My mind swirls as panic like I’ve never felt before flits through me.
Am I just a backup? The rebound? Is it technically a rebound when I had him first?
He must see me spiraling because he steps in front of me and takes hold of my shoulders.
“Look closer, baby,” he whispers, and I do. I take him in, noting how he’s now completely naked. He must have finished undressing while I was stuck in my head. My eyes roam up his body until I get to his chest and I finally see the words written on his heart. My breath stutters, making me choke on air.
Little warrior.
My nickname.
My nickname, written on his heart. Accompanied by a dahlia with a dagger through it, just like the necklace he bought me.
“Why?” I hear myself whispering.
He chuckles. “You’ve always owned me, Sloane. I may have called you mine just now in the bedroom, but I’m yours just as much. I always have been, and I always will be.” He taps the tattoo. “This was just one way of keeping you close to me. A way to remind myself that I did what I had to do for you. For your safety and your wellbeing. It feels like everything I’ve ever done has been for you. You’re my purpose, Sloane. No amount of time or distance has ever, or will ever, change that.”
He’s so sincere, so damn genuine that it makes my head spin. I knew going into this that he wanted me in his life again, but seeing the poof of that? Hearing the words he’s telling me? It makes it all feel very fucking real.
And I’m honestly not sure I’m ready for that.
Of course, Marco can read the hesitation written all over my face, because he gives me a grim smile as he starts to wash my body.
“Enough talk for tonight. There are no expectations here, Sloane. I don’t think that just because we’ve shared what we have tonight that we’re suddenly back together. I know that ifwe ever do get to that point, that it’ll take a lot of work on both our parts. Tonight, we can just enjoy each other and worry about everything else tomorrow, okay?”
Tomorrow.
I can do that.
“Tomorrow,” I whisper my agreement, and he smiles so fucking sweetly at me that it makes my stomach flip.
Marco cleans us both before turning the shower off. He wraps a towel around me and gives me a nod before wrapping a towel around his own waist and leaving the bathroom, leaving me to wonder what the hell happens next. He said one night, so does that mean he wants me to stay? Or are we done for the night? Does he want me to leave?
Like he can read my thoughts, he calls out, “Hurry your ass up, Sloane. I’m not done with you yet.”
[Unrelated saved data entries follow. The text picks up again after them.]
From an optimization exercise on the open Yosys and OpenROAD flow, aimed at small area; shortcuts taken in it are not production practice. In this exercise RTL edits were held to simulation tests only and were not proved equivalent to the original.

==> inputs of try-pepper <==
// processor
module processor #(
	parameter mipsPkg::word_t resetPc   = '0,
	parameter mipsPkg::word_t stackInit = 32'h0000_4000
) (
	input  logic           clk,
	input  logic           reset,
	output mipsPkg::word_t pc,
	input  mipsPkg::word_t instruction,
	output logic           memWrite,
	output mipsPkg::word_t memAddr,
	output mipsPkg::word_t memWriteData,
	input  mipsPkg::word_t memReadData
);
	logic       ctrl_regWrite, ctrl_memWrite, ctrl_regDst, ctrl_branch, ctrl_jump, ctrl_link;
	logic       ctrl_jumpReg, ctrl_qb, ctrl_sub, ctrl_selSlt, ctrl_sra;
	logic [3:0] ctrl_subQ, ctrl_aluSrcQ, ctrl_selSumQ, ctrl_selGQ, ctrl_selOrQ, ctrl_selSrlQ;
	logic [3:0] ctrl_selSllQ, ctrl_leftQ, ctrl_wbLinkQ, ctrl_wbMemQ, ctrl_wbAluQ;
	controlDecoder u_controlDecoder (
		.opcode(instruction[31:26]), .funct(instruction[5:0]), .shamt(instruction[10:6]),
		.reset(reset),
		.ctrl_regWrite(ctrl_regWrite), .ctrl_memWrite(ctrl_memWrite), .ctrl_regDst(ctrl_regDst),
		.ctrl_branch(ctrl_branch), .ctrl_jump(ctrl_jump), .ctrl_link(ctrl_link),
		.ctrl_jumpReg(ctrl_jumpReg), .ctrl_qb(ctrl_qb), .ctrl_sub(ctrl_sub),
		.ctrl_selSlt(ctrl_selSlt), .ctrl_sra(ctrl_sra),
		.ctrl_subQ(ctrl_subQ), .ctrl_aluSrcQ(ctrl_aluSrcQ), .ctrl_selSumQ(ctrl_selSumQ),
		.ctrl_selGQ(ctrl_selGQ), .ctrl_selOrQ(ctrl_selOrQ), .ctrl_selSrlQ(ctrl_selSrlQ),
		.ctrl_selSllQ(ctrl_selSllQ), .ctrl_leftQ(ctrl_leftQ), .ctrl_wbLinkQ(ctrl_wbLinkQ),
  ...
==> flow/config.mk <==
export PLATFORM = sky130hd
export DESIGN_NAME = processor
export DESIGN_NICKNAME = processor
export VERILOG_FILES = /design/flow/design.v
export SDC_FILE = /design/flow/constraint.sdc
export NUM_CORES = 4
export LEC_CHECK = 0
export CAP_MARGIN = 20
export CORE_MARGIN = 2
export CORE_UTILIZATION = 40
export GPL_TIMING_DRIVEN = 0
export SETUP_SLACK_MARGIN = 0.2
export SLEW_MARGIN = 20
export SYNTH_HIERARCHICAL = 1
==> flow/constraint.sdc <==
create_clock -name core_clock -period 10.0 [get_ports {clk}]
set_input_delay 2.0000 -clock core_clock [delete_from_list [all_inputs] [get_ports {clk}]]
set_output_delay 2.0000 -clock core_clock [all_outputs]
set_load 0.01 [all_outputs]
standard.sh (not shown) runs the stock make flow with config.mk's settings and CLKGATE_MAP_FILE= SYNTH_SCRIPT=/design/flow/synth_recipe.tcl, a recipe that flattens the netlist after the stock synthesis.
==> flow/flow/run.sh <==
#!/bin/bash
set -euo pipefail
bash standard.sh synth > synth.log 2>&1
bash standard.sh \
  "BUFFER_PORTS_ARGS=-buffer_cell sky130_fd_sc_hd__buf_1" \
  "CTS_ARGS=-sink_clustering_enable -repair_clock_nets -dont_use_dummy_load -sink_clustering_size 22 -sink_clustering_max_diameter 90 -buf_list sky130_fd_sc_hd__clkbuf_16" \
  finish > layout.log 2>&1
==> try-nickel: changes against try-pepper <==
==> flow/flow/run.sh (replaced) <==
#!/bin/bash
set -euo pipefail
bash standard.sh synth > synth.log 2>&1
bash standard.sh \
  "BUFFER_PORTS_ARGS=-buffer_cell sky130_fd_sc_hd__buf_1" \
  "CTS_ARGS=-sink_clustering_enable -repair_clock_nets -dont_use_dummy_load -sink_clustering_size 18 -sink_clustering_max_diameter 80 -buf_list sky130_fd_sc_hd__clkbuf_16" \
  finish > layout.log 2>&1
==> flow_summary.toml <==
[outcome]
status = "timing/DRC/antenna clean"

[setup_path]
critPathMaxStageDelay_ns = 0.61

[global_routing]
grt_pass1_wl_um = 258000

[pwr]
clkPwrFrac_pct = 25.4
(the above is from try-pepper)
What follows belongs to an exercise in optimizing a design on an open flow for a short achievable clock period and few clock cycles per item; a production flow would make more cautious choices. In this exercise RTL edits were held to simulation tests only and were not proved equivalent to the original. Power figures rest on the tool's default switching activity, not on a simulated workload.

==> inputs of job 2484 <==
// sliding_window_mean_stddev
module sliding_window_mean_stddev (
    input  wire logic                               clk,
    input  wire logic                               rst_n,
    input  wire logic                               sample_valid,
    output logic                                    sample_stall,
    input  wire logic signed [swms_pkg::SAMPLE_W-1:0] sample,
    output logic                                    result_valid,
    input  wire logic                               result_stall,
    output logic signed [swms_pkg::SAMPLE_W-1:0]    mean,
    output logic        [swms_pkg::SAMPLE_W-1:0]    deviation,
    output logic                                    valid_res,
    input  wire logic                               cfg_valid,
    output logic                                    cfg_ready,
    input  wire logic   [swms_pkg::LEN_W-1:0]       window_length
);
    localparam int WINDOW_RESET = swms_pkg::WINDOW_RESET;
    localparam int QW = 48;              
    localparam int PW = 54;              
    localparam int NSQ = 11;
    localparam logic [4*NSQ-1:0] SQD = 44'h111_1111_1112;
    function automatic int sq_first(input int g);
        int f;
        f = 1;
        for (int i = 0; i < NSQ; i++)
            if (i < g)
                f = f + int'(SQD[4*i +: 4]);
        sq_first = f;
    endfunction
    localparam int LAT        = 7 + NSQ;
  ...
export LEC_CHECK = 0
export CAP_MARGIN = 20
export CORE_MARGIN = 2
export CORE_UTILIZATION = 50
export SLEW_MARGIN = 20
create_clock -name core_clock -period 11.0 [get_ports {clk}]
standard.sh (not shown) runs the stock make flow with config.mk's settings and CLKGATE_MAP_FILE= SYNTH_SCRIPT=/design/flow/synth_recipe.tcl, a recipe that flattens the netlist after the stock synthesis.
==> flow/flow/run.sh <==
#!/bin/bash
set -euo pipefail
cd "$(dirname "$0")/.."
bash standard.sh "BUFFER_PORTS_ARGS=-buffer_cell sky130_fd_sc_hd__buf_4" \
    SETUP_SLACK_MARGIN=6.3 finish > make.log 2>&1
==> inputs of job 9053, as changes to job 2484 <==
--- a/flow/design.v
+++ b/flow/design.v
@@ -248,13 +248,13 @@
         f = 1;
         for (int i = 0; i < NSQ; i++)
             if (i < g)
                 f = f + int'(SQD[4*i +: 4]);
         sq_first = f;
     endfunction
-    localparam int LAT        = 7 + NSQ;
+    localparam int LAT        = 9 + NSQ;
     localparam int FIFO_DEPTH = LAT + 1;
     localparam int CNT_W      = $clog2(FIFO_DEPTH + 1);
     logic [127:0][29:0] recip_tab;
     logic [127:0][31:0] recip3_tab;
     for (genvar i = 0; i < 128; i++) begin : g_recip
         localparam longint NN = (i == 0) ? 128 : i;
@@ -265,76 +265,84 @@
     logic                 full_reg;
     logic                 take, pop;
     logic [CNT_W-1:0]     infl_reg;
     assign sample_stall = cfg_valid | full_reg;
     assign cfg_ready    = 1'b1;
     assign take         = sample_valid & ~cfg_valid & ~full_reg;
+    logic        s0_v, s0_c;
+    logic [15:0] s0_x;
+    logic [7:0]  s0_n;
     logic [7:0]  len_clamped;
     always_comb begin
         if (window_length == 8'd0)
             len_clamped = 8'd1;
         else if (window_length > 8'd128)
             len_clamped = 8'd128;
         else
             len_clamped = window_length;
     end
+    always_ff @(posedge clk or negedge rst_n) begin
+        if (!rst_n) begin
+            s0_v <= 1'b0;
+            s0_c <= 1'b1;
+            s0_n <= 8'(WINDOW_RESET);
+        end else begin
+            s0_v <= take;
+            s0_c <= cfg_valid;
+            s0_n <= len_clamped;
+        end
+    end
+    always_ff @(posedge clk) begin
+        s0_x <= sample;
+    end
     logic [127:0][15:0] ring;
+    logic [127:0]       oh_reg;         
     logic [6:0]         ptr_reg;        
     logic [6:0]         nm1_reg;        
     logic [7:0]         n_reg;
     logic               wfull_reg;      
     logic               wrap;
-    logic [127:0]       dec;
     logic [15:0]        old_raw;
     assign wrap = (ptr_reg == nm1_reg);
     always_comb begin
-        dec = '0;
-        dec[ptr_reg] = 1'b1;
-    end
-    always_comb begin
         old_raw = '0;
         for (int i = 0; i < 128; i++)
-            old_raw = old_raw | (ring[i] & {16{dec[i]}});
+            old_raw = old_raw | (ring[i] & {16{oh_reg[i]}});
     end
-    always_ff @(posedge clk or negedge rst_n) begin
-        if (!rst_n) begin
-            ptr_reg   <= '0;
-            nm1_reg   <= 7'(WINDOW_RESET - 1);
-            n_reg     <= 8'(WINDOW_RESET);
-            wfull_reg <= 1'b0;
-        end else if (cfg_valid) begin
+    always_ff @(posedge clk) begin
+        if (s0_c) begin
+            oh_reg    <= 128'd1;
             ptr_reg   <= '0;
-            nm1_reg   <= 7'(len_clamped - 8'd1);
-            n_reg     <= len_clamped;
+            nm1_reg   <= 7'(s0_n - 8'd1);
+            n_reg     <= s0_n;
             wfull_reg <= 1'b0;
-        end else if (take) begin
+        end else if (s0_v) begin
+            oh_reg    <= wrap ? 128'd1 : {oh_reg[126:0], 1'b0};
             ptr_reg   <= wrap ? 7'd0 : ptr_reg + 7'd1;
             wfull_reg <= wfull_reg | wrap;
         end
     end
     always_ff @(posedge clk) begin
         for (int i = 0; i < 128; i++)
-            if (take && dec[i])
-                ring[i] <= sample;
+            if (s0_v && oh_reg[i])
+                ring[i] <= s0_x;
     end
     logic               s1_v, s1_c, s1_ok;
     logic [7:0]         s1_n;
     logic [15:0]        s1_x, s1_old;
     always_ff @(posedge clk or negedge rst_n) begin
-        if (!rst_n) begin
+        if (!rst_n)
             s1_v <= 1'b0;
-            s1_c <= 1'b1;
-        end else begin
-            s1_v <= take;
-            s1_c <= cfg_valid;
-        end
+        else
+            s1_v <= s0_v;
     end
     always_ff @(posedge clk) begin
+        s1_c   <= s0_c;
         s1_ok  <= wfull_reg | wrap;
         s1_n   <= n_reg;
-        s1_x   <= sample;
+        s1_x   <= s0_x;
         s1_old <= wfull_reg ? old_raw : 16'd0;
     end
     localparam int SQR_R = 15 / 2 + 2;
     logic [SQR_R*QW-1:0] xsq_rows, osq_rows;
     logic [QW-1:0]       xsq_s, xsq_c, osq_s, osq_c;
     swms_sqr_rows #(.N(16), .SG(1), .W(QW)) u_xsq_rows (.x(s1_x),   .rows(xsq_rows));
@@ -542,23 +550,17 @@
         end else if (SQD[4*(g-1) +: 4] == 4'd2) begin : g_d2
             logic [4*PW-1:0] rr;
             assign rr = {sq_ds[g], sq_dc[g],
                          drow(sq_root[g][3:2], sq_m[g], sq_m3[g], JF-2),
                          drow(sq_root[g][1:0], sq_m[g], sq_m3[g], JF-1)};
             swms_csa #(.R(4), .W(PW)) u_acc (.rows(rr), .s(sq_ds_n[g]), .c(sq_dc_n[g]));
-        end else if (g < NSQ - 1) begin : g_d1
+        end else begin : g_d1
             logic [3*PW-1:0] rr;
             assign rr = {sq_ds[g], sq_dc[g],
                          drow(sq_root[g][1:0], sq_m[g], sq_m3[g], JF-1)};
             swms_csa #(.R(3), .W(PW)) u_acc (.rows(rr), .s(sq_ds_n[g]), .c(sq_dc_n[g]));
-        end else begin : g_dl
-            logic [4*PW-1:0] rr;
-            assign rr = {drow(sq_root_n[g][1:0], sq_m[g], sq_m3[g], 12),
-                         sq_ds[g], sq_dc[g],
-                         drow(sq_root[g][1:0], sq_m[g], sq_m3[g], JF-1)};
-            swms_csa #(.R(4), .W(PW)) u_acc (.rows(rr), .s(sq_ds_n[g]), .c(sq_dc_n[g]));
         end
         always_ff @(posedge clk or negedge rst_n) begin
             if (!rst_n)
                 sq_v[g+1] <= 1'b0;
             else
                 sq_v[g+1] <= sq_v[g];
@@ -573,21 +575,33 @@
             sq_ok[g+1]   <= sq_ok[g];
             sq_mean[g+1] <= sq_mean[g];
             sq_ds[g+1]   <= sq_ds_n[g];
             sq_dc[g+1]   <= sq_dc_n[g];
         end
     end
+    logic [3*PW-1:0] fin_rows;
+    logic [PW-1:0]   fin_s, fin_c;
+    assign fin_rows = {sq_ds[NSQ], sq_dc[NSQ],
+                       drow(sq_root[NSQ][1:0], sq_m[NSQ], sq_m3[NSQ], 12)};
+    swms_csa #(.R(3), .W(PW)) u_fin (.rows(fin_rows), .s(fin_s), .c(fin_c));
     logic [PW-1:0] sd_s, sd_c;
     logic [15:0]   sd_mean;
     logic          sd_v, sd_ok;
     logic [PW-1:0] dprod;
-    assign sd_v    = sq_v[NSQ];
-    assign sd_ok   = sq_ok[NSQ];
-    assign sd_mean = sq_mean[NSQ];
-    assign sd_s    = sq_ds[NSQ];
-    assign sd_c    = sq_dc[NSQ];
+    always_ff @(posedge clk or negedge rst_n) begin
+        if (!rst_n)
+            sd_v <= 1'b0;
+        else
+            sd_v <= sq_v[NSQ];
+    end
+    always_ff @(posedge clk) begin
+        sd_ok   <= sq_ok[NSQ];
+        sd_mean <= sq_mean[NSQ];
+        sd_s    <= fin_s;
+        sd_c    <= fin_c;
+    end
     assign dprod = sd_s + sd_c;
     logic [32:0]                   res_d;
     logic [FIFO_DEPTH-1:0][32:0]   fifo;
     logic [CNT_W-1:0]              fcnt_reg;
     logic                          rv_reg;
     logic                          push;
==> flow/run.sh (new file) <==
#!/bin/bash
# synth_recipe.tcl (not shown) runs the flow's synth.tcl, then flattens the netlist and writes it again
# the make line also repeats each setting of config.mk as NAME=value (left out here)
make -C /OpenROAD-flow-scripts/flow DESIGN_CONFIG=/design/flow/config.mk WORK_HOME=/design/flow/orfs CLKGATE_MAP_FILE= SYNTH_SCRIPT=/design/flow/synth_recipe.tcl finish
SETUP_SLACK_MARGIN = 5   (was unset)
removed: flow/flow/run.sh
removed: flow/standard.sh
==> run notes <==
metric	job 9053	job 2484
Routed via count	191,902	185,927
Outcome	complete, no violations	complete, no violations
R2R Setup Slk	6.16 ns	6.19 ns
Register fraction of the total cell area	0.489	0.475
Highest-delay cell along the critical path	sky130_fd_sc_hd__clkdlybuf4s50_1	sky130_fd_sc_hd__nor2_1
Non-CTS inverters	2,899	2,818
Synth Area in Adders	0.149	0.156
Part of the total power dissipated in the clock network	0.259	0.258
Sequential area share after synthesis	0.544	0.536
Type of element capturing the critical path	output pin	register
Power in the clock group	22.4 mW	21.2 mW
Portion of total power attributed to combinational logic	0.388	0.398
Shortest clock period the worst path allows after layout	5.52 ns	4.81 ns
Testbench counts of job 2484, summed over its fixed seeds: cycles 2,552, items 2,400.
Testbench counts of job 9053, summed over its fixed seeds: cycles 2,568, items 2,400.

[what the ideal ports hide]
Ports are ideal in the flow. The routed layouts listed here were re-timed in OpenROAD. Step 1 sets driving cells, clkbuf_16 on the clock port and buf_2 on the other inputs (assumed; they add their load-dependent delay and slew). Step 2 also shifts input and output timing later by t, the mid clock arrival at the registers, as if the neighbouring blocks saw the same clock. a / b / c = ideal ports / drivers / drivers and shift; a / b = the first two.
run | t, ns | setup slack, ns | worst setup path at the end | worst data-port slew with drivers (ns)
job 2484 | 1.230 | 6.193 / 6.014 / 5.455 | input to register | 0.34
job 9053 | 1.226 | 5.482 / 5.457 / 5.329 | input to register | 0.10
After both steps every run listed still meets setup and hold. The setup slack of job 2484, which loses most, moves by -0.179 ns with the drivers and by -0.738 ns with both steps.
This is an optimization exercise on Yosys and OpenROAD, whose aim is small area, not a production implementation.
In this exercise RTL edits were held to simulation tests only and were not proved equivalent to the original.

==> run H <==
## register_file
module register_file #(
    parameter int unsigned XLEN  = 32,
    parameter int unsigned NREG  = 32,
    parameter int unsigned CNT_W = 32
) (
    input  logic                     clk,
    input  logic                     rst,
    input  logic                     RegWriteW,
    input  logic [$clog2(NREG)-1:0]  RdW,
    input  logic [XLEN-1:0]          ResultW,
    input  logic [$clog2(NREG)-1:0]  A1,
    input  logic [$clog2(NREG)-1:0]  A2,
    output logic [XLEN-1:0]          RD1,
    output logic [XLEN-1:0]          RD2,
    input  logic [$clog2(NREG)-1:0]  DbgA,
    output logic [XLEN-1:0]          DbgRD,
    output logic [CNT_W-1:0]         WriteCount
);
==> module register_file, before the edit <==
module register_file #(
    parameter int unsigned XLEN  = 32,
    parameter int unsigned NREG  = 32,
    parameter int unsigned CNT_W = 32
) (
    input  logic                     clk,
    input  logic                     rst,
    input  logic                     RegWriteW,
    input  logic [$clog2(NREG)-1:0]  RdW,
    input  logic [XLEN-1:0]          ResultW,
    input  logic [$clog2(NREG)-1:0]  A1,
    input  logic [$clog2(NREG)-1:0]  A2,
    output logic [XLEN-1:0]          RD1,
    output logic [XLEN-1:0]          RD2,
    input  logic [$clog2(NREG)-1:0]  DbgA,
    output logic [XLEN-1:0]          DbgRD,
    output logic [CNT_W-1:0]         WriteCount
);
    logic [31:1]      regs [XLEN];
    logic [31:1]      regs_d [XLEN];
    logic [CNT_W-1:0] write_count;
    logic [CNT_W-1:0] count_d;
    logic [CNT_W:0]   carry;
    logic             write_fire;
    logic             rst_n;
    logic [XLEN-1:0]  wdata [2];
    logic [31:1]      wen [2];
    logic [31:1]      wen_n [2];
    logic [31:1]      sel1 [2];
    logic [31:1]      sel2 [2];
    logic [31:1]      seld [2];
    logic [3:0]       wlo_n, lo1_n, lo2_n, lod_n;
    logic [7:0]       whi_n, hi1_n, hi2_n, hid_n;
    logic [3:0]       wlo_rn;
    logic [7:0]       whi_rn;
    assign write_fire = RegWriteW && (RdW != '0);
    assign rst_n = ~rst;
    rf_predec u_pw (.a(RdW),  .lo_n(wlo_n), .hi_n(whi_n));
    rf_predec u_p1 (.a(A1),   .lo_n(lo1_n), .hi_n(hi1_n));
    rf_predec u_p2 (.a(A2),   .lo_n(lo2_n), .hi_n(hi2_n));
    rf_predec u_pd (.a(DbgA), .lo_n(lod_n), .hi_n(hid_n));
    assign wlo_rn = (wlo_n | {4{~RegWriteW}}) & {4{rst_n}};
    assign whi_rn = whi_n & {8{rst_n}};
    for (genvar h = 0; h < 2; h++) begin : g_half
        rf_dec u_d1 (.lo_n(lo1_n), .hi_n(hi1_n), .sel(sel1[h]));
        rf_dec u_d2 (.lo_n(lo2_n), .hi_n(hi2_n), .sel(sel2[h]));
        rf_dec u_dd (.lo_n(lod_n), .hi_n(hid_n), .sel(seld[h]));
        rf_dec u_dw (.lo_n(wlo_rn), .hi_n(whi_rn), .sel(wen[h]));
        for (genvar i = 1; i < 32; i++) begin : g_wen
            rf_inv u_n (.a(wen[h][i]), .y(wen_n[h][i]));
        end
        for (genvar j = 0; j < XLEN; j++) begin : g_wd
            rf_and2 u_wd (.a(ResultW[j]), .b(rst_n), .y(wdata[h][j]));
        end
    end
    for (genvar j = 0; j < XLEN; j++) begin : g_bit
        localparam int H = (j < XLEN / 2) ? 0 : 1;
        for (genvar i = 1; i < 32; i++) begin : g_row
            rf_hold u_hold (.en(wen[H][i]), .en_n(wen_n[H][i]), .d(wdata[(i < 16) ? 0 : 1][j]),
                            .q(regs[j][i]), .y(regs_d[j][i]));
        end
        always_ff @(posedge clk) begin
            regs[j] <= regs_d[j];
        end
        rf_rdbit u_rd1 (.s(regs[j]), .sel(sel1[H]), .y(RD1[j]));
        rf_rdbit u_rd2 (.s(regs[j]), .sel(sel2[H]), .y(RD2[j]));
        rf_rdbit u_rdd (.s(regs[j]), .sel(seld[H]), .y(DbgRD[j]));
    end
    assign carry[0] = write_fire;
    for (genvar b = 0; b < CNT_W; b++) begin : g_cnt
        rf_and2      u_c (.a(carry[b]), .b(write_count[b]), .y(carry[b+1]));
        rf_xnor_or_n u_d (.a(carry[b]), .b(write_count[b]), .c(rst), .y(count_d[b]));
    end
    always_ff @(posedge clk) begin
        write_count <= count_d;
    end
    assign WriteCount = write_count;
endmodule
I take a deep breath and chance a look in the mirror. A stranger stares back at me, or maybe an old friend? I look like a mixture of the old and the new me. I haven’t had that lightness in my eyes in years, but I’m not naïve enough to think I can get the old me back.
I don’t think I’d want that, anyways.
To be truly happy would mean letting go of the past.
To let go of the past would be to make peace with the death of my baby.
That’s not something I’ll ever be able to do.
I manage to shake myself out of my stupor and put on a smile before heading back out into the bedroom.
“You good?” Marco asks from where he lays on the bed in only a pair of briefs, his hands resting behind his head. I nod and smile at him, which seems to put him at ease before he pats the bed next to him.
“We’ll deal with everything else tomorrow.”
I guess that means I’m staying the night.